▶ **DATA EXTRACT**

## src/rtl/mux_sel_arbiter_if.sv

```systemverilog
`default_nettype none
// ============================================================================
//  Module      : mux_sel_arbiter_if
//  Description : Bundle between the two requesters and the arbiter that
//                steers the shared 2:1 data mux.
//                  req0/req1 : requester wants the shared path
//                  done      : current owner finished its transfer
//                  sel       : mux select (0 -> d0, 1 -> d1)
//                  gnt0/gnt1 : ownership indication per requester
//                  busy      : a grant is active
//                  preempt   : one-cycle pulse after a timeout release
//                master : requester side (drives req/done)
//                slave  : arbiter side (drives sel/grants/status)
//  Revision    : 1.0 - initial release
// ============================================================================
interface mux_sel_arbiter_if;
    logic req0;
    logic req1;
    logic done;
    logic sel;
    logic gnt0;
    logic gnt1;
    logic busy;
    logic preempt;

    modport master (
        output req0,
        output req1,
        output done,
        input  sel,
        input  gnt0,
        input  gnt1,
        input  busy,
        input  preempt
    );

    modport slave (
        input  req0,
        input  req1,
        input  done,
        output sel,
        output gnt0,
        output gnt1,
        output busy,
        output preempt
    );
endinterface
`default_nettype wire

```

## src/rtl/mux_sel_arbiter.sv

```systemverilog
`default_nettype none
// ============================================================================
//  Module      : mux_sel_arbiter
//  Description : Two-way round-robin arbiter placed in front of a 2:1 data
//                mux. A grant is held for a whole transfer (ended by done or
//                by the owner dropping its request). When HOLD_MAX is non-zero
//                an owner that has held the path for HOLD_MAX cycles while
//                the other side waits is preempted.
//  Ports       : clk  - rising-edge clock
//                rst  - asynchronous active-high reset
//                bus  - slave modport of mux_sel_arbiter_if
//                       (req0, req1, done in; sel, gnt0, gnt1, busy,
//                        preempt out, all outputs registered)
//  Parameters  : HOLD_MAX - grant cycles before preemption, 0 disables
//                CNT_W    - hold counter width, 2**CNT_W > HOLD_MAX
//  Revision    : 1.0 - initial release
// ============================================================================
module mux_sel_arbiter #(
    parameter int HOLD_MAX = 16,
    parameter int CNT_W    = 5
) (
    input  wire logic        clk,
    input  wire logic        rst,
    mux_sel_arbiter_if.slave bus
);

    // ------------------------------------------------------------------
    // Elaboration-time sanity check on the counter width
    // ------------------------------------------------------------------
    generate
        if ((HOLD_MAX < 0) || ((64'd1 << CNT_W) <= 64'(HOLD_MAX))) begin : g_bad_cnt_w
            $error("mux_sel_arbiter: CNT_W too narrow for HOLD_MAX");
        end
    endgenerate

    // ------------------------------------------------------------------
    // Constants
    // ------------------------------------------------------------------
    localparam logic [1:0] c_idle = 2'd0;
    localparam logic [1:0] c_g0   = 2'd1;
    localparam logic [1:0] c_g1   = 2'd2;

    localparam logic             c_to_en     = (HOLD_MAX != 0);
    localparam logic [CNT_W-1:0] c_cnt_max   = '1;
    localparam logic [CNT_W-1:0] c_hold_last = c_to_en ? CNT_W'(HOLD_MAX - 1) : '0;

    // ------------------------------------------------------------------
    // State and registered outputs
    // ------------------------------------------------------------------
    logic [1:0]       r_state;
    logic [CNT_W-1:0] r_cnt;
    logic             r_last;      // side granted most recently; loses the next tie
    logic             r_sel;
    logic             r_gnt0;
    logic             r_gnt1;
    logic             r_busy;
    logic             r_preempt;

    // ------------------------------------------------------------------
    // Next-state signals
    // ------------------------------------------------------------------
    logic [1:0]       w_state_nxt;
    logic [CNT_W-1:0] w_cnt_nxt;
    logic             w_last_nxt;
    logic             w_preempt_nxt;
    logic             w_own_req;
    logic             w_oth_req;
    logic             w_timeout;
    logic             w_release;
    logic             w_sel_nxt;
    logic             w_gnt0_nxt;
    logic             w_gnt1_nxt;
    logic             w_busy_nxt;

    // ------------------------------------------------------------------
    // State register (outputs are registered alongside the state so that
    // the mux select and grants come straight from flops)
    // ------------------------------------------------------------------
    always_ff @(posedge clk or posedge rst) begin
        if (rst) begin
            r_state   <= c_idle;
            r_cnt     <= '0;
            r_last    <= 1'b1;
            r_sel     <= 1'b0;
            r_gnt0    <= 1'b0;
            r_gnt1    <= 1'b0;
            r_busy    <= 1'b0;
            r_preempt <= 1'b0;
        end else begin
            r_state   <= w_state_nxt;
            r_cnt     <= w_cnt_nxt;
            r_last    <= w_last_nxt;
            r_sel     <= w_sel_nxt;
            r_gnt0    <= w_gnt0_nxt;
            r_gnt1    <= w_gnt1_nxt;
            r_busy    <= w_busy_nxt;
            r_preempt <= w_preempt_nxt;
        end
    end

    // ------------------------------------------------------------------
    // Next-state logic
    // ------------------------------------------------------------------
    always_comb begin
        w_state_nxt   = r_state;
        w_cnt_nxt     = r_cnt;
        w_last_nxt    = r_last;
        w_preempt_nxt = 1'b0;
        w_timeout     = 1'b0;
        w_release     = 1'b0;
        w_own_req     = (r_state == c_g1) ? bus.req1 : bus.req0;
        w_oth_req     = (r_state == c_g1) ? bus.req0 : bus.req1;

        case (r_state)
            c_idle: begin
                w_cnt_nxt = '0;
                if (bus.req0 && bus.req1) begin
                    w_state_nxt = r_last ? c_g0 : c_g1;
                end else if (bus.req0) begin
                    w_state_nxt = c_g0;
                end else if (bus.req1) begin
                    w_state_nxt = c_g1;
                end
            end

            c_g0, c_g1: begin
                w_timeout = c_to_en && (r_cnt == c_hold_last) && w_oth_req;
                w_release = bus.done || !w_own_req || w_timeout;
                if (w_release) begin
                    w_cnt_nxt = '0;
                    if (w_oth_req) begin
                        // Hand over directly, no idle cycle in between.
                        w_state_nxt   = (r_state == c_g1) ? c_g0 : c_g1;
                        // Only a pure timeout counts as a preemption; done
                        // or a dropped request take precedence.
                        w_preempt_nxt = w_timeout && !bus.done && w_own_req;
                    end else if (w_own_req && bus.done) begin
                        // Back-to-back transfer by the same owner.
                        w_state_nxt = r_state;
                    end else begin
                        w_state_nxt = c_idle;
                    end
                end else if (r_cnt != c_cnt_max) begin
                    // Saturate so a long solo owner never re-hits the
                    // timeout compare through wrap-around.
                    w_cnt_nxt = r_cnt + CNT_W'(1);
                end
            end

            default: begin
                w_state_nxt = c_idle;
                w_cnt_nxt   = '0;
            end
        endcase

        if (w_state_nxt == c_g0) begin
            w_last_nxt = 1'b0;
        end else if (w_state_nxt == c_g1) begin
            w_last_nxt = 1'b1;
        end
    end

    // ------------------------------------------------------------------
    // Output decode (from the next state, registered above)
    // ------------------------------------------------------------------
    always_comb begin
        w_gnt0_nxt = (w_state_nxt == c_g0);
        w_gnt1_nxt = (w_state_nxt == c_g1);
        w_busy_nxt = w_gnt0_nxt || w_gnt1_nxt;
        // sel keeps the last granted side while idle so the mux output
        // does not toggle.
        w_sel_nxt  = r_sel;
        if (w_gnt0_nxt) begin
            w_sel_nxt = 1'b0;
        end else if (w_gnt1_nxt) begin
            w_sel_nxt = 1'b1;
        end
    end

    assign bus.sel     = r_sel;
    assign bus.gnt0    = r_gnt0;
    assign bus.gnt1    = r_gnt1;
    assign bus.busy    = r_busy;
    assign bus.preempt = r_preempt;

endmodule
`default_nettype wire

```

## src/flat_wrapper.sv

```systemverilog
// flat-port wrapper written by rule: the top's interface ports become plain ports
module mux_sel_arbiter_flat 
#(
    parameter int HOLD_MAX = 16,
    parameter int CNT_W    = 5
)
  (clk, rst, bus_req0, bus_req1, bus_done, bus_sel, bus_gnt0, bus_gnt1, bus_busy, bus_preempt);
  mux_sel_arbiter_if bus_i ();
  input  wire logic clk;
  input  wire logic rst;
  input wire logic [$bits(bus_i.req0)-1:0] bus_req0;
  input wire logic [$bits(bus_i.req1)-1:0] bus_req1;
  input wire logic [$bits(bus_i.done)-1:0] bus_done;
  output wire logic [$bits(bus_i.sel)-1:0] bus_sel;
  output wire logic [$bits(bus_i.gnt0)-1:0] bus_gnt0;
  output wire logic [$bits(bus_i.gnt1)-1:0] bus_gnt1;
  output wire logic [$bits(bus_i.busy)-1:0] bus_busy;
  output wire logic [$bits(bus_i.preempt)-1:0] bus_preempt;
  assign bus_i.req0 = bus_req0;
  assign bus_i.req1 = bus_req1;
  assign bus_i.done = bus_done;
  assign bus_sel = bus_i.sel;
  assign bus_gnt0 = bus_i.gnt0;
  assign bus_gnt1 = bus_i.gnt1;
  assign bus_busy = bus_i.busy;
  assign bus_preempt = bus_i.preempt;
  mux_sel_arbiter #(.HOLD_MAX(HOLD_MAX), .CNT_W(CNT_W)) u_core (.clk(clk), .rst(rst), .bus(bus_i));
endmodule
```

==

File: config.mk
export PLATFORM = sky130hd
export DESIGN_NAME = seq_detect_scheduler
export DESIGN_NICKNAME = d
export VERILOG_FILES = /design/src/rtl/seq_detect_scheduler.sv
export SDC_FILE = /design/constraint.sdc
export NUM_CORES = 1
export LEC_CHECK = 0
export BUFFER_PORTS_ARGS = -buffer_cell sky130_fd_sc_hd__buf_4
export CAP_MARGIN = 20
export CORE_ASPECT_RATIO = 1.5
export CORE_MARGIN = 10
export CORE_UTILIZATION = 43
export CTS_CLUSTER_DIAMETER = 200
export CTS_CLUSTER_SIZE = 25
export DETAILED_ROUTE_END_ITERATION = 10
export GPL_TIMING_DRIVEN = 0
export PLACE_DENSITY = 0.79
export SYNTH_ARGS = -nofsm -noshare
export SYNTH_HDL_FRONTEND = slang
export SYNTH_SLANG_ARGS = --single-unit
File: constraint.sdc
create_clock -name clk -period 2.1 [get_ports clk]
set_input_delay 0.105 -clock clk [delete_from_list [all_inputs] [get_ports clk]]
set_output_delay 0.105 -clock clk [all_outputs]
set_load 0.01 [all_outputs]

--

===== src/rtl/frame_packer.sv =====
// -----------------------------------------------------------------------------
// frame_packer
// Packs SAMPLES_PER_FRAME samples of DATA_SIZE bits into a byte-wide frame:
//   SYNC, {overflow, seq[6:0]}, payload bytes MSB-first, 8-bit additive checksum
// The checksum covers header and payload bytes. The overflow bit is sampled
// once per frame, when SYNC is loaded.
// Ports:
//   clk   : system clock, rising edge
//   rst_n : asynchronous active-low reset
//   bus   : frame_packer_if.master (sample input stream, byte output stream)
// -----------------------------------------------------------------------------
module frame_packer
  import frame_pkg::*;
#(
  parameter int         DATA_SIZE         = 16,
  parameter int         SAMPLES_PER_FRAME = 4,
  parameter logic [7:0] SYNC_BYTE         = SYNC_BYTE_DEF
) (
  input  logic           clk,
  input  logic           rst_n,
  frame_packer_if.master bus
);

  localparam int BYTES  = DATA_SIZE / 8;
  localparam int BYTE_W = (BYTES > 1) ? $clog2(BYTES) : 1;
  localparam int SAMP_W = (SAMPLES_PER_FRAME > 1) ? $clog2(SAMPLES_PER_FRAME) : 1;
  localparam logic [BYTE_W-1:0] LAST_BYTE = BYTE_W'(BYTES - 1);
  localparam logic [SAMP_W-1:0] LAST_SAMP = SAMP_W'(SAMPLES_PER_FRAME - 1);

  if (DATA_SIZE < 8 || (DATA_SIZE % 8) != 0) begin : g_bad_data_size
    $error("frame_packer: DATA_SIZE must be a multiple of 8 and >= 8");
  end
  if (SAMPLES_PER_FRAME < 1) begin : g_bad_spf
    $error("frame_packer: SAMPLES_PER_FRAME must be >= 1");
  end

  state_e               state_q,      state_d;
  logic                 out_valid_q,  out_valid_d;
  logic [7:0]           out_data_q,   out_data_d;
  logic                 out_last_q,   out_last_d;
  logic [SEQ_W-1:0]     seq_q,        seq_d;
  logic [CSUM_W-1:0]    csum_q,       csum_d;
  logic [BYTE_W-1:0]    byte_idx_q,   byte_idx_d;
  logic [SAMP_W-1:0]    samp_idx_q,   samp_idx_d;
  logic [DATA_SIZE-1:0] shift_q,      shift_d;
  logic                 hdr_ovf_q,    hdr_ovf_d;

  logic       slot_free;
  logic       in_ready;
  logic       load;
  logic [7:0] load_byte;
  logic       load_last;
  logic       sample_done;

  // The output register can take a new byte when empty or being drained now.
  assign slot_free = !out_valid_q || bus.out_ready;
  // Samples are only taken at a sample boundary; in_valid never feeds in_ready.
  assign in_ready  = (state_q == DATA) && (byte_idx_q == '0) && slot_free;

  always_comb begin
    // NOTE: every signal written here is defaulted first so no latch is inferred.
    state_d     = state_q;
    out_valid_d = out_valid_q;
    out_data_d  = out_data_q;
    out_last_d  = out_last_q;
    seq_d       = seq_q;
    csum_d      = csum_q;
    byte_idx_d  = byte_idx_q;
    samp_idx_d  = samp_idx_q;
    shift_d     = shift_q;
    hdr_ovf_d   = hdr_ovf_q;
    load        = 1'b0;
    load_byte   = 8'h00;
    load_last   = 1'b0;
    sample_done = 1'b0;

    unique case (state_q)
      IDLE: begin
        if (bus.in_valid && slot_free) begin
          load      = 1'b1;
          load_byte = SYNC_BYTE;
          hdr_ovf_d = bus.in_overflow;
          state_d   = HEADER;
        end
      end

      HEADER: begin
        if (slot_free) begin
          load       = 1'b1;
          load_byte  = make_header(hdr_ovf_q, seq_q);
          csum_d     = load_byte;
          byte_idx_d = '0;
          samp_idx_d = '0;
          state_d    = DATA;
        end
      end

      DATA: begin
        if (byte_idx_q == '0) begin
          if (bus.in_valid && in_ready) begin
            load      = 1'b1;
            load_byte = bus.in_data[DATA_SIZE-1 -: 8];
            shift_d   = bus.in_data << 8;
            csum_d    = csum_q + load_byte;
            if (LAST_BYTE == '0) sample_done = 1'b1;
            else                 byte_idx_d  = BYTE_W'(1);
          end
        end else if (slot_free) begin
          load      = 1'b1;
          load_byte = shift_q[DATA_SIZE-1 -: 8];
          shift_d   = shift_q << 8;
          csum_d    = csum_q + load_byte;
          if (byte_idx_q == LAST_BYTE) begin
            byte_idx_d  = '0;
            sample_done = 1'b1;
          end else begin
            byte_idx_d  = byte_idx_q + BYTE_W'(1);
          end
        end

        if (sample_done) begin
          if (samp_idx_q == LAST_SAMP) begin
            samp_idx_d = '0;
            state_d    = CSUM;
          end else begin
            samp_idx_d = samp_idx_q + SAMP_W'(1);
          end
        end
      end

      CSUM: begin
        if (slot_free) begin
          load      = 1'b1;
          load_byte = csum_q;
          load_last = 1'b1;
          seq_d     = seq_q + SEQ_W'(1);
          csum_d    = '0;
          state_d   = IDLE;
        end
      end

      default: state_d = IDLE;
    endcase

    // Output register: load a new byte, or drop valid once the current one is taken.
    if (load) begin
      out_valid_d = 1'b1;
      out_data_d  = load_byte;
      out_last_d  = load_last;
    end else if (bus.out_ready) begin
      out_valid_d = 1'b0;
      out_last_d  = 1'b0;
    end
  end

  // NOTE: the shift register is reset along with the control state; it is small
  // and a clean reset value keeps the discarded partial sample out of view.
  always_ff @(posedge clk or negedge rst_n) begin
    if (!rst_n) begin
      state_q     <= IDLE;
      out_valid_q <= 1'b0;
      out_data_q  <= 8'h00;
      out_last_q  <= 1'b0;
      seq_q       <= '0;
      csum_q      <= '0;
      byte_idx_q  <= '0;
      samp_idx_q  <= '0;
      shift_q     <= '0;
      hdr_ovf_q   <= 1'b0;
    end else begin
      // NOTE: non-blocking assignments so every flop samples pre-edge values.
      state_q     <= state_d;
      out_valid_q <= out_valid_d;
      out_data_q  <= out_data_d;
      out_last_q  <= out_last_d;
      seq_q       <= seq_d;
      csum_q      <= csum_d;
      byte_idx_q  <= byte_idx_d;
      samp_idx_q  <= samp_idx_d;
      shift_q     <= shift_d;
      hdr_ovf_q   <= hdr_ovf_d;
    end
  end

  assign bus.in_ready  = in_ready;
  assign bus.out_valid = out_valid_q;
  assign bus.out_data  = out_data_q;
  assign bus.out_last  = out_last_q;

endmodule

▶ **ASSIGNED TASK**
Where does the string "written" appear in the records above? Show every line that holds it.

▶ **YOUR RESPONSE**
// flat-port wrapper written by rule: the top's interface ports become plain ports
    // NOTE: every signal written here is defaulted first so no latch is inferred.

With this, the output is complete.